## [Task details]
Give back the data in full, with every line exact.

[Collected data entries]
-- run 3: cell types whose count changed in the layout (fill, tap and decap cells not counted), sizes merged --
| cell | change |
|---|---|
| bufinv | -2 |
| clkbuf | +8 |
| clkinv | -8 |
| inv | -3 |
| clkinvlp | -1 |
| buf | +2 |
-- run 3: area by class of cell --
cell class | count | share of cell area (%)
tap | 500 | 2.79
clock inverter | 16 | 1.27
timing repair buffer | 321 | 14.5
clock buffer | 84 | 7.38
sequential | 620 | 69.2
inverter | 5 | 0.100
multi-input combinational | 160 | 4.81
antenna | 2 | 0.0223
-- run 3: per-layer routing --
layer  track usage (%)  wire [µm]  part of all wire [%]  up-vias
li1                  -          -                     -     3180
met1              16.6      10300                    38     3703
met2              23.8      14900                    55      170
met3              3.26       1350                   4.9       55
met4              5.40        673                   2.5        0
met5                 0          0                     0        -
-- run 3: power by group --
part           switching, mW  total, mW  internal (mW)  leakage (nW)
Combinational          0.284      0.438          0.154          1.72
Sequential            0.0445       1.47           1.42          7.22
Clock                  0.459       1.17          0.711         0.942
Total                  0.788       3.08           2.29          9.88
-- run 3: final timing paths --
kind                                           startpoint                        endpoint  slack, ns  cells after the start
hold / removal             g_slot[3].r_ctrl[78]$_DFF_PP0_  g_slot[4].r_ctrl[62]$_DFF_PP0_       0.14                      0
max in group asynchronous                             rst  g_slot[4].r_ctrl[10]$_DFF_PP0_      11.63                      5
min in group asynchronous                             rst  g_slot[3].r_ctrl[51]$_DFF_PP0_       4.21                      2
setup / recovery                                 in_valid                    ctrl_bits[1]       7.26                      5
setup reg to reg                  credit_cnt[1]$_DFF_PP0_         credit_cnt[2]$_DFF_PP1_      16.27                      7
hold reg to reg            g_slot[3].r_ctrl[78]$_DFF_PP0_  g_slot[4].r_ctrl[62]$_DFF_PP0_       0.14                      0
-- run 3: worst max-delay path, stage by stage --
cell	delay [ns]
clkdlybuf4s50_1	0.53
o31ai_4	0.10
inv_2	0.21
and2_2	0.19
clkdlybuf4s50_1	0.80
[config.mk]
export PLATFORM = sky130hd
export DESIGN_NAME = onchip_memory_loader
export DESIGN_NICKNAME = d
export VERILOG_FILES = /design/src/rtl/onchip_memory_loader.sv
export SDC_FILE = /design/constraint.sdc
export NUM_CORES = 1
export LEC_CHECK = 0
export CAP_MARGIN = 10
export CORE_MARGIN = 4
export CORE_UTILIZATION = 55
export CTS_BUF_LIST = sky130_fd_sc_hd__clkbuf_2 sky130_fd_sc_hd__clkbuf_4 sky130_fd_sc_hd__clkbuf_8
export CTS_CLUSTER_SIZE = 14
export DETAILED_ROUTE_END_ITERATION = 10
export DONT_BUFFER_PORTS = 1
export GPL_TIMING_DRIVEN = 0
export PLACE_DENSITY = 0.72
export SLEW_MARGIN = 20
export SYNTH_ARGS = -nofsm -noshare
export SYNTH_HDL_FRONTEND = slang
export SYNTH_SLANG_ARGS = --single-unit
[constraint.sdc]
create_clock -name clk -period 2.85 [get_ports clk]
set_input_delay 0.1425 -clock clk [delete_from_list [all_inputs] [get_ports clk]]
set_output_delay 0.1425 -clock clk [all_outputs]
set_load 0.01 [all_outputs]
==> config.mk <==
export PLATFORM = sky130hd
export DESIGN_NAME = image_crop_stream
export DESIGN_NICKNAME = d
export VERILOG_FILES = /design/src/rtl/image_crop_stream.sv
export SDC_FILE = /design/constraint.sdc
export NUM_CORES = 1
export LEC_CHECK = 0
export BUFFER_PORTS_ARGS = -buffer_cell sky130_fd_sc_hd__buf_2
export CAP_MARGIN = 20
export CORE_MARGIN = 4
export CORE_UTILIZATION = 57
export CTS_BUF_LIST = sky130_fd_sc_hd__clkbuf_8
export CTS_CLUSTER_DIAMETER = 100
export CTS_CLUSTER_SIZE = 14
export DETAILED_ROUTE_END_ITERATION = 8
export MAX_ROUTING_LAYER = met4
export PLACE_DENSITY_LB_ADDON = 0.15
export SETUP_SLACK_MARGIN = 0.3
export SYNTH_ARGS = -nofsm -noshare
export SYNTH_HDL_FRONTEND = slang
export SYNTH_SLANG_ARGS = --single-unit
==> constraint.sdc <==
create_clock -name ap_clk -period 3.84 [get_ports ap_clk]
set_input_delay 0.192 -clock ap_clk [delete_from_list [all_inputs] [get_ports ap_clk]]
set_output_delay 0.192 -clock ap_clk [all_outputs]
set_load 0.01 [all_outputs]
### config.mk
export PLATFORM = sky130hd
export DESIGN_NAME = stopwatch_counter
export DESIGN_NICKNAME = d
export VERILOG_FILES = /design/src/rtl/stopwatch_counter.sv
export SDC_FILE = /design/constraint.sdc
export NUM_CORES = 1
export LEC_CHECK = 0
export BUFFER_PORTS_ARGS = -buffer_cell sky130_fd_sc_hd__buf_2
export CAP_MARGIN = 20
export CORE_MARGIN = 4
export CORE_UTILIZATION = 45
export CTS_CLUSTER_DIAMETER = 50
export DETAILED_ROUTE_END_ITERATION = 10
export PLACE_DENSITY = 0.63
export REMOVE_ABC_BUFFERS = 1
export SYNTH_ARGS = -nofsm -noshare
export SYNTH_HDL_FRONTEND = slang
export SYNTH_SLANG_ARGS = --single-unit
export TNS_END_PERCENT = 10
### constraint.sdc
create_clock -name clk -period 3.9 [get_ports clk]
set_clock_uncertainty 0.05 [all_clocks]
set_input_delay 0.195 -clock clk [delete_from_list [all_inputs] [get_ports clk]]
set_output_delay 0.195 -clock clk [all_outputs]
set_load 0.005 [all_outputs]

## [Task answer]
-- run 3: cell types whose count changed in the layout (fill, tap and decap cells not counted), sizes merged --
| cell | change |
|---|---|
| bufinv | -2 |
| clkbuf | +8 |
| clkinv | -8 |
| inv | -3 |
| clkinvlp | -1 |
| buf | +2 |
-- run 3: area by class of cell --
cell class | count | share of cell area (%)
tap | 500 | 2.79
clock inverter | 16 | 1.27
timing repair buffer | 321 | 14.5
clock buffer | 84 | 7.38
sequential | 620 | 69.2
inverter | 5 | 0.100
multi-input combinational | 160 | 4.81
antenna | 2 | 0.0223
-- run 3: per-layer routing --
layer  track usage (%)  wire [µm]  part of all wire [%]  up-vias
li1                  -          -                     -     3180
met1              16.6      10300                    38     3703
met2              23.8      14900                    55      170
met3              3.26       1350                   4.9       55
met4              5.40        673                   2.5        0
met5                 0          0                     0        -
-- run 3: power by group --
part           switching, mW  total, mW  internal (mW)  leakage (nW)
Combinational          0.284      0.438          0.154          1.72
Sequential            0.0445       1.47           1.42          7.22
Clock                  0.459       1.17          0.711         0.942
Total                  0.788       3.08           2.29          9.88
-- run 3: final timing paths --
kind                                           startpoint                        endpoint  slack, ns  cells after the start
hold / removal             g_slot[3].r_ctrl[78]$_DFF_PP0_  g_slot[4].r_ctrl[62]$_DFF_PP0_       0.14                      0
max in group asynchronous                             rst  g_slot[4].r_ctrl[10]$_DFF_PP0_      11.63                      5
min in group asynchronous                             rst  g_slot[3].r_ctrl[51]$_DFF_PP0_       4.21                      2
setup / recovery                                 in_valid                    ctrl_bits[1]       7.26                      5
setup reg to reg                  credit_cnt[1]$_DFF_PP0_         credit_cnt[2]$_DFF_PP1_      16.27                      7
hold reg to reg            g_slot[3].r_ctrl[78]$_DFF_PP0_  g_slot[4].r_ctrl[62]$_DFF_PP0_       0.14                      0
-- run 3: worst max-delay path, stage by stage --
cell	delay [ns]
clkdlybuf4s50_1	0.53
o31ai_4	0.10
inv_2	0.21
and2_2	0.19
clkdlybuf4s50_1	0.80
[config.mk]
export PLATFORM = sky130hd
export DESIGN_NAME = onchip_memory_loader
export DESIGN_NICKNAME = d
export VERILOG_FILES = /design/src/rtl/onchip_memory_loader.sv
export SDC_FILE = /design/constraint.sdc
export NUM_CORES = 1
export LEC_CHECK = 0
export CAP_MARGIN = 10
export CORE_MARGIN = 4
export CORE_UTILIZATION = 55
export CTS_BUF_LIST = sky130_fd_sc_hd__clkbuf_2 sky130_fd_sc_hd__clkbuf_4 sky130_fd_sc_hd__clkbuf_8
export CTS_CLUSTER_SIZE = 14
export DETAILED_ROUTE_END_ITERATION = 10
export DONT_BUFFER_PORTS = 1
export GPL_TIMING_DRIVEN = 0
export PLACE_DENSITY = 0.72
export SLEW_MARGIN = 20
export SYNTH_ARGS = -nofsm -noshare
export SYNTH_HDL_FRONTEND = slang
export SYNTH_SLANG_ARGS = --single-unit
[constraint.sdc]
create_clock -name clk -period 2.85 [get_ports clk]
set_input_delay 0.1425 -clock clk [delete_from_list [all_inputs] [get_ports clk]]
set_output_delay 0.1425 -clock clk [all_outputs]
set_load 0.01 [all_outputs]
==> config.mk <==
export PLATFORM = sky130hd
export DESIGN_NAME = image_crop_stream
export DESIGN_NICKNAME = d
export VERILOG_FILES = /design/src/rtl/image_crop_stream.sv
export SDC_FILE = /design/constraint.sdc
export NUM_CORES = 1
export LEC_CHECK = 0
export BUFFER_PORTS_ARGS = -buffer_cell sky130_fd_sc_hd__buf_2
export CAP_MARGIN = 20
export CORE_MARGIN = 4
export CORE_UTILIZATION = 57
export CTS_BUF_LIST = sky130_fd_sc_hd__clkbuf_8
export CTS_CLUSTER_DIAMETER = 100
export CTS_CLUSTER_SIZE = 14
export DETAILED_ROUTE_END_ITERATION = 8
export MAX_ROUTING_LAYER = met4
export PLACE_DENSITY_LB_ADDON = 0.15
export SETUP_SLACK_MARGIN = 0.3
export SYNTH_ARGS = -nofsm -noshare
export SYNTH_HDL_FRONTEND = slang
export SYNTH_SLANG_ARGS = --single-unit
==> constraint.sdc <==
create_clock -name ap_clk -period 3.84 [get_ports ap_clk]
set_input_delay 0.192 -clock ap_clk [delete_from_list [all_inputs] [get_ports ap_clk]]
set_output_delay 0.192 -clock ap_clk [all_outputs]
set_load 0.01 [all_outputs]
### config.mk
export PLATFORM = sky130hd
export DESIGN_NAME = stopwatch_counter
export DESIGN_NICKNAME = d
export VERILOG_FILES = /design/src/rtl/stopwatch_counter.sv
export SDC_FILE = /design/constraint.sdc
export NUM_CORES = 1
export LEC_CHECK = 0
export BUFFER_PORTS_ARGS = -buffer_cell sky130_fd_sc_hd__buf_2
export CAP_MARGIN = 20
export CORE_MARGIN = 4
export CORE_UTILIZATION = 45
export CTS_CLUSTER_DIAMETER = 50
export DETAILED_ROUTE_END_ITERATION = 10
export PLACE_DENSITY = 0.63
export REMOVE_ABC_BUFFERS = 1
export SYNTH_ARGS = -nofsm -noshare
export SYNTH_HDL_FRONTEND = slang
export SYNTH_SLANG_ARGS = --single-unit
export TNS_END_PERCENT = 10
### constraint.sdc
create_clock -name clk -period 3.9 [get_ports clk]
set_clock_uncertainty 0.05 [all_clocks]
set_input_delay 0.195 -clock clk [delete_from_list [all_inputs] [get_ports clk]]
set_output_delay 0.195 -clock clk [all_outputs]
set_load 0.005 [all_outputs]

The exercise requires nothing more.